Species of bacterium

Thiomargarita namibiensis is a gram-negative, facultative anaerobic, coccoid bacterium found in South Africa's ocean sediments of the continental shelf of Namibia. The genus name Thiomargarita means "sulfur pearl." This refers to the cells' appearance as they contain microscopic elemental sulfur granules just below the cell wall that refract light creating a pearly iridescent luster. The cells are each covered in a mucus sheath aligned in a chain, resembling loose strings of pearls. The species name namibiensis means "of Namibia".

It is the second largest bacterium ever discovered, at 0.1–0.3 mm in diameter on average, but can attain up to 0.75 mm, making it large enough to be visible to the naked eye. Thiomargarita namibiensis is nonpathogenic.
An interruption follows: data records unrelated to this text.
[src/sv/tdrp_pkg.sv]
package tdrp_pkg;

   localparam int unsigned DimWidth   = 13;
   localparam int unsigned PosWidth   = 12;
   localparam int unsigned PctWidth   = 7;
   localparam int unsigned AreaWidth  = 25;
   localparam int unsigned PixWidth   = 32;
   localparam int unsigned CsrIdxWidth = 2;

   localparam logic [CsrIdxWidth-1:0] CSR_FRAME_WIDTH  = 2'd0;
   localparam logic [CsrIdxWidth-1:0] CSR_FRAME_HEIGHT = 2'd1;
   localparam logic [CsrIdxWidth-1:0] CSR_FULL_PERCENT = 2'd2;

   localparam logic [DimWidth-1:0] RESET_WIDTH   = 13'd640;
   localparam logic [DimWidth-1:0] RESET_HEIGHT  = 13'd480;
   localparam logic [PctWidth-1:0] RESET_PERCENT = 7'd75;

   localparam int unsigned RspDataWidth = 80;

   // result word kinds selected by the controller
   typedef enum logic [1:0] {
      OUT_NONE = 2'd0,
      OUT_FULL = 2'd1,
      OUT_RECT = 2'd2
   } out_kind_type;

   // controller -> datapath
   typedef struct packed {
      logic         pix_step;     // accepted pixel
      logic         clear_start;  // begin clearing the map
      logic         clear_step;
      logic         scan_start;   // start of rectangle pass
      logic         scan_step;    // look at one tile
      logic         merge_step;   // compare one table entry
      logic         area_start;
      logic         area_step;
      logic         thr_step;
      logic         emit_load;
      out_kind_type emit_kind;
      logic         emit_next;
   } dp_cmd_type;

   // datapath -> controller
   typedef struct packed {
      logic frame_end;      // the accepted pixel closed the frame
      logic clear_done;
      logic force_full;     // missing snapshot or too many tiles
      logic change_seen;
      logic scan_done;
      logic run_ready;      // a run was closed, merge pass needed
      logic merge_done;
      logic table_full;
      logic area_done;
      logic over_thr;
      logic no_rects;
      logic emit_last;
   } dp_stat_type;

endpackage
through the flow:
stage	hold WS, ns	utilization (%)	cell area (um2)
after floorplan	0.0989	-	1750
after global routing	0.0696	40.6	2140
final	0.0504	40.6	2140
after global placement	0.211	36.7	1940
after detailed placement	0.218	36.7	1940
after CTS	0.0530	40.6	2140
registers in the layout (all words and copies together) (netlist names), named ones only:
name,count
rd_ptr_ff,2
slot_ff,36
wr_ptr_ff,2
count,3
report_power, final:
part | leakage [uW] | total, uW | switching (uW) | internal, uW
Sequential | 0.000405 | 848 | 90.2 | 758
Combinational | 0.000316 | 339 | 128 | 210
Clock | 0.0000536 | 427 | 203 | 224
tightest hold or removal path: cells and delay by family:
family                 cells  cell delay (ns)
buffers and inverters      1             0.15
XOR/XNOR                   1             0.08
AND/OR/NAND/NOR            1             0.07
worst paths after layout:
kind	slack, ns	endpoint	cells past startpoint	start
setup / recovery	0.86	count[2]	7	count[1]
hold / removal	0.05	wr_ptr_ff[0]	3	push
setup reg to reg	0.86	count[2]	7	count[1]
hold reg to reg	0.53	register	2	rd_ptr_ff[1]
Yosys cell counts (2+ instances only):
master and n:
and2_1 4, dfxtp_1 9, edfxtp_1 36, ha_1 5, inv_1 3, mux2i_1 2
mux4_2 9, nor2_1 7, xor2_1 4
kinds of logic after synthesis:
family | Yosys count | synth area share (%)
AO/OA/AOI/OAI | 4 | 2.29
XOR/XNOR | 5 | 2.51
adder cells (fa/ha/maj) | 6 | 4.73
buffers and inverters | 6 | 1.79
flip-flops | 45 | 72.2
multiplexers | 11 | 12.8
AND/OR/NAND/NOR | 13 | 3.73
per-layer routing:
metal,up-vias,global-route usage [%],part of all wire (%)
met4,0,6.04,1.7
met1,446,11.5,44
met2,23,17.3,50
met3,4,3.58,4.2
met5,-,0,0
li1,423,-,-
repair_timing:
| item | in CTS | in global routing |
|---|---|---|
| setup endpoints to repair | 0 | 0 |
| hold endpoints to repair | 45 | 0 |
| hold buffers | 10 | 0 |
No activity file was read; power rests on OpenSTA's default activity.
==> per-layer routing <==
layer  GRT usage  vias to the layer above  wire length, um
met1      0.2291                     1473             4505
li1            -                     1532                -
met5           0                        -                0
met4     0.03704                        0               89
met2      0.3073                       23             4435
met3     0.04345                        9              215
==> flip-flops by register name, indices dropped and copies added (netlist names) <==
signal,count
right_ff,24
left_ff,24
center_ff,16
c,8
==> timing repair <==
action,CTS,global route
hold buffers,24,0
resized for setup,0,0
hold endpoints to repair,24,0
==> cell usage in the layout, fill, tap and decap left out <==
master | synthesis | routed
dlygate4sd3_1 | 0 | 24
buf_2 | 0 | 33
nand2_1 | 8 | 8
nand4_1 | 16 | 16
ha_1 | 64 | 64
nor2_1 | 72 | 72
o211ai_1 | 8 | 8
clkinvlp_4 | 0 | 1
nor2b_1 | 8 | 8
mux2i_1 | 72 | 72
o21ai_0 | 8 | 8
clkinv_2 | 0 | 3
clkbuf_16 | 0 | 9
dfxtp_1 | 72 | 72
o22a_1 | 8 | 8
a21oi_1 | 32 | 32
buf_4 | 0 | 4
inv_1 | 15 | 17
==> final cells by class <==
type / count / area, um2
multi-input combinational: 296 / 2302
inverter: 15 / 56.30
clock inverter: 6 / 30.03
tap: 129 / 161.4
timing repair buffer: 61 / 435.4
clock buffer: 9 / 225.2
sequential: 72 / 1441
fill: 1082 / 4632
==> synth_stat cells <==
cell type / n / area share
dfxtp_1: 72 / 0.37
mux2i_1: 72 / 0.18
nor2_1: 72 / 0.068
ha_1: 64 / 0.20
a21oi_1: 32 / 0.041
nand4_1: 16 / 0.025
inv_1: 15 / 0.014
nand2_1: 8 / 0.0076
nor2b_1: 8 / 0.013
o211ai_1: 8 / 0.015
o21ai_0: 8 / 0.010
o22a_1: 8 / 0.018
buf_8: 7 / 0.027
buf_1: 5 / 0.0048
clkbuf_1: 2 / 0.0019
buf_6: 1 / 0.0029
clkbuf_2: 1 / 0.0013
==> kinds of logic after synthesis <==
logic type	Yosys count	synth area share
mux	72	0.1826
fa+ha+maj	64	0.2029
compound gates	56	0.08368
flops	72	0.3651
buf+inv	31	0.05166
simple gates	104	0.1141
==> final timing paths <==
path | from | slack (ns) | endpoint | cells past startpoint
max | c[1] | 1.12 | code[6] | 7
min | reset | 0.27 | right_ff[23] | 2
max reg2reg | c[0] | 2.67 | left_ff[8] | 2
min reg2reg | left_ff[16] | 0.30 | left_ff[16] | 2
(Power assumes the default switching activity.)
==> src/flat_wrapper.sv <==
// flat-port wrapper written by rule: the top's interface ports become plain ports
module lift_floor_controller_core_flat import lfc_pkg::*;
  (clock, reset, req_port_valid, req_port_door_open, req_port_call_buttons, req_port_magnet_active, req_port_ready, rsp_port_valid, rsp_port_motor_up, rsp_port_motor_down, rsp_port_brake_engaged, rsp_port_floor_now, rsp_port_moving, rsp_port_door_blocked, rsp_port_status_send, rsp_port_ready);
  lfc_req_if req_port_i ();
  lfc_rsp_if rsp_port_i ();
  input logic clock;
  input logic reset;
  input wire logic [$bits(req_port_i.valid)-1:0] req_port_valid;
  input wire logic [$bits(req_port_i.door_open)-1:0] req_port_door_open;
  input wire logic [$bits(req_port_i.call_buttons)-1:0] req_port_call_buttons;
  input wire logic [$bits(req_port_i.magnet_active)-1:0] req_port_magnet_active;
  output wire logic [$bits(req_port_i.ready)-1:0] req_port_ready;
  output wire logic [$bits(rsp_port_i.valid)-1:0] rsp_port_valid;
  output wire logic [$bits(rsp_port_i.motor_up)-1:0] rsp_port_motor_up;
  output wire logic [$bits(rsp_port_i.motor_down)-1:0] rsp_port_motor_down;
  output wire logic [$bits(rsp_port_i.brake_engaged)-1:0] rsp_port_brake_engaged;
  output wire logic [$bits(rsp_port_i.floor_now)-1:0] rsp_port_floor_now;
  output wire logic [$bits(rsp_port_i.moving)-1:0] rsp_port_moving;
  output wire logic [$bits(rsp_port_i.door_blocked)-1:0] rsp_port_door_blocked;
  output wire logic [$bits(rsp_port_i.status_send)-1:0] rsp_port_status_send;
  input wire logic [$bits(rsp_port_i.ready)-1:0] rsp_port_ready;
  assign req_port_i.valid = req_port_valid;
  assign req_port_i.door_open = req_port_door_open;
  assign req_port_i.call_buttons = req_port_call_buttons;
  assign req_port_i.magnet_active = req_port_magnet_active;
  assign req_port_ready = req_port_i.ready;
  assign rsp_port_valid = rsp_port_i.valid;
  assign rsp_port_motor_up = rsp_port_i.motor_up;
  assign rsp_port_motor_down = rsp_port_i.motor_down;
  assign rsp_port_brake_engaged = rsp_port_i.brake_engaged;
  assign rsp_port_floor_now = rsp_port_i.floor_now;
  assign rsp_port_moving = rsp_port_i.moving;
  assign rsp_port_door_blocked = rsp_port_i.door_blocked;
  assign rsp_port_status_send = rsp_port_i.status_send;
  assign rsp_port_i.ready = rsp_port_ready;
  lift_floor_controller_core u_core (.clock(clock), .reset(reset), .req_port(req_port_i), .rsp_port(rsp_port_i));
endmodule
File: src/hw/rtl/skt_ram.sv
`default_nettype none

// Simple dual-port RAM: one write port, one read port with registered data.
module skt_ram #(
    parameter int WIDTH = 8,
    parameter int DEPTH = 16
) (
    input  logic                     clk,
    input  logic                     we,
    input  logic [$clog2(DEPTH)-1:0] waddr,
    input  logic [WIDTH-1:0]         wdata,
    input  logic [$clog2(DEPTH)-1:0] raddr,
    output logic [WIDTH-1:0]         rdata
);

    logic [WIDTH-1:0] mem [DEPTH];

    always_ff @(posedge clk)
    begin
        if (we)
        begin
            mem[waddr] <= wdata;
        end
    end

    always_ff @(posedge clk)
    begin
        rdata <= mem[raddr];
    end

endmodule

`default_nettype wire

File: config.mk
export PLATFORM = sky130hd
export DESIGN_NAME = skt_ram
export DESIGN_NICKNAME = d
export VERILOG_FILES = /design/src/hw/rtl/skt_ram.sv
export SDC_FILE = /design/constraint.sdc
export NUM_CORES = 1
export LEC_CHECK = 0
export ABC_AREA = 1
export ABC_CLOCK_PERIOD_IN_PS = 1000
export BUFFER_PORTS_ARGS = -buffer_cell sky130_fd_sc_hd__buf_4
export CORE_ASPECT_RATIO = 1.2
export CORE_MARGIN = 10
export CORE_UTILIZATION = 46
export DETAILED_ROUTE_END_ITERATION = 10
export GPL_TIMING_DRIVEN = 0
export PLACE_DENSITY = 0.7
export SYNTH_ARGS = -nofsm -noshare
export SYNTH_HDL_FRONTEND = slang
export SYNTH_SLANG_ARGS = --single-unit
export TNS_END_PERCENT = 20
File: constraint.sdc
create_clock -name clk -period 1 [get_ports clk]
set_input_delay 0.05 -clock clk [delete_from_list [all_inputs] [get_ports clk]]
set_output_delay 0.05 -clock clk [all_outputs]
set_load 0.01 [all_outputs]
# Word level (Yosys, flattened, before mapping)
# Memory sizes are Yosys's and may differ from the RTL's. A register that Yosys moved wholly into a read port is not among the register bits.
# Cells that the tools add are included.
[totals] output_inout_bits=8 memories=1 register_bits=0 ram_bits=128 wordCells=3 in_bits=18
[mem_list] memory="mem" words=16 width=8 read_ports=1 rd_clocked_by_memory_dff=1 write_ports=1 line="16" rtl="logic [WIDTH-1:0] mem [DEPTH];"
[op_classes] muxes=2
[op_table] op="2-to-1 mux 1 bit" n=2

# Longest topological paths before layout
[depth] depth_word=2 depth_mapped=8 mapped_depth_nobuf=7

# Worst setup path after synthesis
# Ideal clock, no wire load.
[synth_timing] path_type="input-to-reg" startpoint="input port waddr[3]" endpoint="memory mem[4][0] (enable)" path_slack_ns=-0.001 path_stages=2 setup_ns=0.370 n_path_buf=0 arrival_ns=0.631 required_ns=0.630 cell_sequence="nand3b_1 -> nor2_1"
[synth_lines] item="start, declared" line="10" rtl="input logic [$clog2(DEPTH)-1:0] waddr,"
[synth_lines] item="end, declared" line="16"
# No word-level cell before the write port.

# Worst setup path in the final report
[layout_timing] startpoint="input port waddr[2]" endpoint="memory mem[8][6] (enable)"
# No word-level cell before the write port.

==> summary.txt <==
Logic synthesis
  • FF+latch count, synth: 136
  • Post-Syn Nets: between 500 and 600
  • Post-synthesis sequential area ratio: 0.6943
  • Synth Area per Inst: 10.47 um^2
  • Synth warn: 0
  • Post-synth cell types: 12
  • Cells after Synth: 551
  • Post-Syn Area: around 5800 um^2

Floorplan
  • Die span in x: 122.2 um
  • Core Region: 12170 um^2
  • Die H: 142.7 um
  • Initial Utilization: 0.4740
  • Die area: 17430 um^2
  • IO Count: 26
  • Placement row count: between 40 and 50

STA
  • Final Hold Vio Count: 0
  • Post-route setup slack: -28.28 ps
  • Fin crit share: 1.028
  • Worst-Margin Slew: around 740 ps
  • Relative slew slack: 0.5047
  • RSZ-0062 raised after global routing: yes
  • Final min period: 1028 ps
  • Hold Slack: between 10 and 15 ps
  • Worst Skew: 5.499 ps
  • Final Setup Violations: 26
  • Slew Limit Fails: 0
  • Achievable Freq: 0.9725 GHz

Detailed routing
  • Vias per inst: 5.130
  • Drt pass-1 iters: 5
  • Drc violations: 0
  • Iteration-0 DRC Markers: 442
  • Drt total wl: 13.96 mm
  • Vias: 3950
  • Post-route ant nets: 0
  • Drt wl/cell: 18.13 um

Status
  • Failing checks: negative setup slack
  • Outcome: finished, violations left

Cells and area
  • N_diodes: 0
  • Commonest non-fill, non-tap cell in the layout: nand2_1
  • Layout cell share with drive strength beyond 1: 0.1691
  • Layout area overhead: 19.44%
  • Post-layout net count: 615
  • Most frequent cells in the layout: 171 x nand2_1, 128 x edfxtp_1, 100 x inv_1

Clock tree
  • Root Driver: clkbuf_16
  • CTS Buf Count: 17
  • Htree depth: 4
  • Clock-pin slew on the worst setup and hold paths: 50 ps
  • CTS tree: built
  • Max clock buf depth: 2
  • Clock sink count: ~140
  • Postcts setup bufs: 0
  • Worst-skew pair later-pin latency: roughly 410 ps

Power and ir drop
  • Switching power: 2.862 mW
  • Comb power frac: 0.070
  • Clock network power share: 0.451
  • Internal power: 10.53 mW
  • Switch share: 0.2137
  • Power Density: roughly 2000 nW/um^2
  • Reg power frac: 0.478
  • Pleak: 2.961 nW
  • Max VDD drop: about 1.1 mV

Critical path
  • Worst EP required: about 1000 ps
  • Crit path DAT: 1060 ps
  • Reg-to-reg critical path endpoint: rdata[0]
  • Slowest Stage Delay on Critical Path: 630 ps
  • Critical path, cell by cell: buf_4 > nand3b_1 > nor2_1
  • CP max-delay cell: nor2_1
  • Launching point of the worst reg2reg path: mem[5][0]
  • Worst Path Max Fanout: 8
  • Reg2reg setup slack: -10 ps
  • CP endpoint kind: register
  • Critical path buffer and inverter count: 1
  • Nature of the critical path startpoint: input pin
  • Crit path from: waddr[2]
  • R2R cell count: 6
  • CP Class: in2reg
  • Delay-heaviest family, CP: simple AND/OR/NAND/NOR gates

GRT
  • Initial antenna violation count: 0
  • Largest net degree at the start of global routing: 17
  • Global Route Usage Sum: 0.1604
  • Vias in the first global route: 3796
  • First-pass GRT wire length: about 21 mm
  • Gr ovfl total: 0

Placement
  • Post-place setup slack: -558.4 ps
  • Placer Congestion: 0.9214
  • PortBufs: 22
  • Post-detail-place hpwl: 9.092 mm

Hold path
  • Hold Path Sink: mem[13][3]
  • Hold WC Path Type: in2reg
  • Min-delay src: wdata[3]
  • Hold Path Cell Cnt: 1

Run
  • Max_cap viols: 0
## cells by family after synthesis
family | Yosys count | share of synthesized area
DFF | 136 | 0.6943
buffers and inverters | 126 | 0.09525
and+or+nand+nor | 289 | 0.2105
## Yosys cell counts, drive strengths merged
cell type	count	area (um^2)
edfxtp	128	3844
nor2	17	63.81
nand2	173	649.4
dfxtp	8	160.2
inv	102	382.9
nand3b	2	15.01
buf	24	166.4
nand3	97	485.5
## per-stage QoR
step           instance area, um^2  total power [mW]    util  TNS, ps  std cells
2_1_floorplan                 5767             6.990       -   -54.05        551
3_3_place_gp                  6133             7.359  0.5041   -50350        734
3_5_place_dp                  6133             7.384  0.5041   -54530        734
4_1_cts                       6798             13.37  0.5587   -450.5        770
5_1_grt                       6888             13.70  0.5661    -1875        770
6_report                      6888             13.39  0.5661   -517.8        770
## state kept, by name, summed over array words and instances, names as in the netlist
register,cells
mem,128
rdata,8
## per-layer routing
layer  vias to the layer above  global-route usage  share of wire
met3                        24             0.04576          0.082
met5                         -                   0              0
li1                       1863                   -              -
met1                      1870              0.2006           0.41
met4                         0             0.07826          0.028
met2                       193              0.2500           0.48
## how the worst max path moves through the flow
stage	end	depth (start not counted)	slack (ps)
CTS	mem[8][6]	3	-20
global placement	mem[6][1]	3	-500
detailed placement	mem[6][4]	3	-560
floorplan	mem[4][0]	2	-0.8
finish	mem[8][6]	3	-30
global route	mem[11][6]	3	-70
## power by group through the flow
stage | clock, mW | combinational, mW | sequential [mW]
5_1_grt | 6.27 | 1.02 | 6.42
3_5_place_dp | 0 | 0.859 | 6.53
3_3_place_gp | 0 | 0.840 | 6.52
6_report | 6.04 | 0.944 | 6.41
2_1_floorplan | 0 | 0.450 | 6.54
4_1_cts | 6.06 | 0.899 | 6.41
## worst register-to-register path, stage by stage, from the launching register on
cell      delay [ps]
edfxtp_1         360
inv_1             70
nand2_1           50
nand3_1          120
nand3_2           90
nand3_2          120
nand2_1           90
## layout make-up
class / instances / area [um^2]
inverters: 102 / 382.9
flip-flops and latches: 136 / 4004
clock inverters: 12 / 133.9
multi-input cells: 289 / 1351
clock buffers: 19 / 432.9
well taps: 161 / 201.4
repair buffers: 27 / 215.2
plain buffers: 24 / 166.4
fillers: 980 / 5279
## what timing repair did
action | 4_1_cts | 5_1_grt
resized for setup | 13 | 20
setup endpoints to repair | 69 | 72
hold buffers | 5 | 0
pin swaps | 2 | 6
hold endpoints to repair | 78 | 0
(Power assumes the default switching activity.)
<file path="config.mk">
export PLATFORM = sky130hd
export DESIGN_NAME = lhx_front
export DESIGN_NICKNAME = d
export VERILOG_FILES = /design/src/rtl/lhx_pkg.sv /design/src/rtl/lhx_front.sv
export SDC_FILE = /design/constraint.sdc
export NUM_CORES = 1
export LEC_CHECK = 0
export ABC_AREA = 1
export BUFFER_PORTS_ARGS = -buffer_cell sky130_fd_sc_hd__buf_2
export CORE_ASPECT_RATIO = 1.1
export CORE_MARGIN = 10
export CORE_UTILIZATION = 45
export DETAILED_ROUTE_END_ITERATION = 16
export PLACE_DENSITY = 0.85
export SLEW_MARGIN = 20
export SYNTH_ARGS = -nofsm -noshare
export SYNTH_HDL_FRONTEND = slang
export SYNTH_SLANG_ARGS = --single-unit
</file>
<file path="constraint.sdc">
create_clock -name clock -period 2.2 [get_ports clock]
set_input_delay 0.22 -clock clock [delete_from_list [all_inputs] [get_ports clock]]
set_output_delay 0.22 -clock clock [all_outputs]
set_load 0.1 [all_outputs]
</file>
<file path="src/rtl/lhx_pkg.sv">
`timescale 1ns / 1ps
// ----------------------------------------------------------------------------
// lhx_pkg
// Shared sizes, codes, item types and the counter update rule of the
// local history XOR branch predictor.
// ----------------------------------------------------------------------------
package lhx_pkg;

   // table geometry
   localparam int COUNTER_ENTRIES = 1024;
   localparam int COUNTER_BITS    = 2;
   localparam int HISTORY_ENTRIES = 256;
   localparam int HIST_BITS       = 8;
   localparam int CIDX_W          = $clog2(COUNTER_ENTRIES);
   localparam int HIDX_W          = $clog2(HISTORY_ENTRIES);

   // port widths
   localparam int ADDR_W     = 32;
   localparam int SHIFT_W    = 3;
   localparam int MASK_W     = 8;
   localparam int CSR_IDX_W  = 2;
   localparam int CSR_DATA_W = 8;

   // queue between front and back
   localparam int QUEUE_DEPTH = 2;
   localparam int QPTR_W      = $clog2(QUEUE_DEPTH);
   localparam int QCNT_W      = QPTR_W + 1;

   // register reset values
   localparam logic [SHIFT_W-1:0] PC_SHIFT_RESET  = SHIFT_W'(2);
   localparam logic [MASK_W-1:0]  HIST_MASK_RESET = MASK_W'(255);

   // opcodes
   localparam logic OP_LOOKUP = 1'b0;
   localparam logic OP_UPDATE = 1'b1;

   // register indexes
   localparam logic [CSR_IDX_W-1:0] CSR_PC_SHIFT  = CSR_IDX_W'(0);
   localparam logic [CSR_IDX_W-1:0] CSR_HIST_MASK = CSR_IDX_W'(1);

   // one classified beat as it sits in the queue
   typedef struct packed {
      logic              do_update;
      logic              taken;
      logic [HIDX_W-1:0] hidx;
      logic [CIDX_W-1:0] pc_bits;
   } lhx_item_type;

   // flow control seen by the front
   typedef struct packed {
      logic queue_full;
      logic clear_active;
   } lhx_flow_type;

   // saturating counter step toward the outcome
   function automatic logic [COUNTER_BITS-1:0] ctr_next(
      input logic [COUNTER_BITS-1:0] ctr,
      input logic                    taken
   );
      logic [COUNTER_BITS-1:0] res;
      res = ctr;
      if (taken) begin
         if (ctr != {COUNTER_BITS{1'b1}}) res = ctr + COUNTER_BITS'(1);
      end else begin
         if (ctr != {COUNTER_BITS{1'b0}}) res = ctr - COUNTER_BITS'(1);
      end
      return res;
   endfunction

endpackage

</file>
<file path="src/rtl/lhx_front.sv">
`timescale 1ns / 1ps
// ----------------------------------------------------------------------------
// lhx_front
// Config registers, request accept and classification into queue beats.
// ----------------------------------------------------------------------------
module lhx_front (
   input  logic                               clock,
   input  logic                               reset,
   input  logic                               start,
   output logic                               busy,
   input  logic                               req_opcode,
   input  logic [lhx_pkg::ADDR_W-1:0]         req_branch_addr,
   input  logic                               req_taken,
   input  logic                               req_squashed,
   input  logic                               csr_valid,
   output logic                               csr_ready,
   input  logic [lhx_pkg::CSR_IDX_W-1:0]      csr_index,
   input  logic [lhx_pkg::CSR_DATA_W-1:0]     csr_wdata,
   input  lhx_pkg::lhx_flow_type              flow,
   output logic                               push,
   output lhx_pkg::lhx_item_type              item
);

   logic [lhx_pkg::SHIFT_W-1:0] pc_shift_ff,  pc_shift_in;
   logic [lhx_pkg::MASK_W-1:0]  hist_mask_ff, hist_mask_in;
   logic [lhx_pkg::CIDX_W-1:0]  shifted;

   assign csr_ready = 1'b1;

   always_comb begin
      pc_shift_in  = pc_shift_ff;
      hist_mask_in = hist_mask_ff;
      if (csr_valid) begin
         unique case (csr_index)
            lhx_pkg::CSR_PC_SHIFT:  pc_shift_in  = csr_wdata[lhx_pkg::SHIFT_W-1:0];
            lhx_pkg::CSR_HIST_MASK: hist_mask_in = csr_wdata[lhx_pkg::MASK_W-1:0];
            default: ;
         endcase
      end
   end

   always_ff @(posedge clock) begin
      if (reset) begin
         pc_shift_ff  <= lhx_pkg::PC_SHIFT_RESET;
         hist_mask_ff <= lhx_pkg::HIST_MASK_RESET;
      end else begin
         pc_shift_ff  <= pc_shift_in;
         hist_mask_ff <= hist_mask_in;
      end
   end

   assign busy = flow.queue_full | flow.clear_active;
   assign push = start & ~busy;

   // only the low counter-index bits of the shifted address are ever used
   assign shifted = lhx_pkg::CIDX_W'(req_branch_addr >> pc_shift_ff);

   always_comb begin
      item.do_update = (req_opcode == lhx_pkg::OP_UPDATE) & ~req_squashed;
      item.taken     = req_taken;
      item.hidx      = shifted[lhx_pkg::HIDX_W-1:0] & hist_mask_ff;
      item.pc_bits   = shifted;
   end

endmodule

</file>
Thiomargarita namibiensis is categorized as a mesophile because it prefers moderate temperatures between 20 and 45 degrees Celsius. The organism shows neutrophilic characteristics by favoring environments with neutral pH levels like 6.5-7.5.

== Discovery ==
The species Thiomargarita namibiensis was collected in 1997 and discovered in 1999 by Heide N. Schulz and her colleagues from the Max Planck Institute for Marine Microbiology. It was discovered in coastal sediments on the Namibian coast of West Africa. Schulz and her colleagues were off the coast of Namibia in search of Beggiatoa and Thioploca, two microbes which had previously been discovered off the South American Pacific coast in 1842 and 1906, respectively. They chose to conduct further research off the Namibian coast due to the similar hydrography of these coasts; both have strong and deep ocean currents which can stir-up various nutrients for the deep sea organisms to feast. Schulz's team found small quantities of Beggiatoa and Thioploca in sediment samples, but large quantities of the previously undiscovered Thiomargarita namibiensis. Researchers suggested the species be named Thiomargarita namibiensis, which means "sulfur pearl of Namibia", which was fitting as the bacteria appeared a blue-green, white color, as well as spheres strung together. The previously largest known bacterium was Epulopiscium fishelsoni, at 0.5 mm long. The current largest known bacterium is Thiomargarita magnifica, described in 2022, at an average length of 10 mm.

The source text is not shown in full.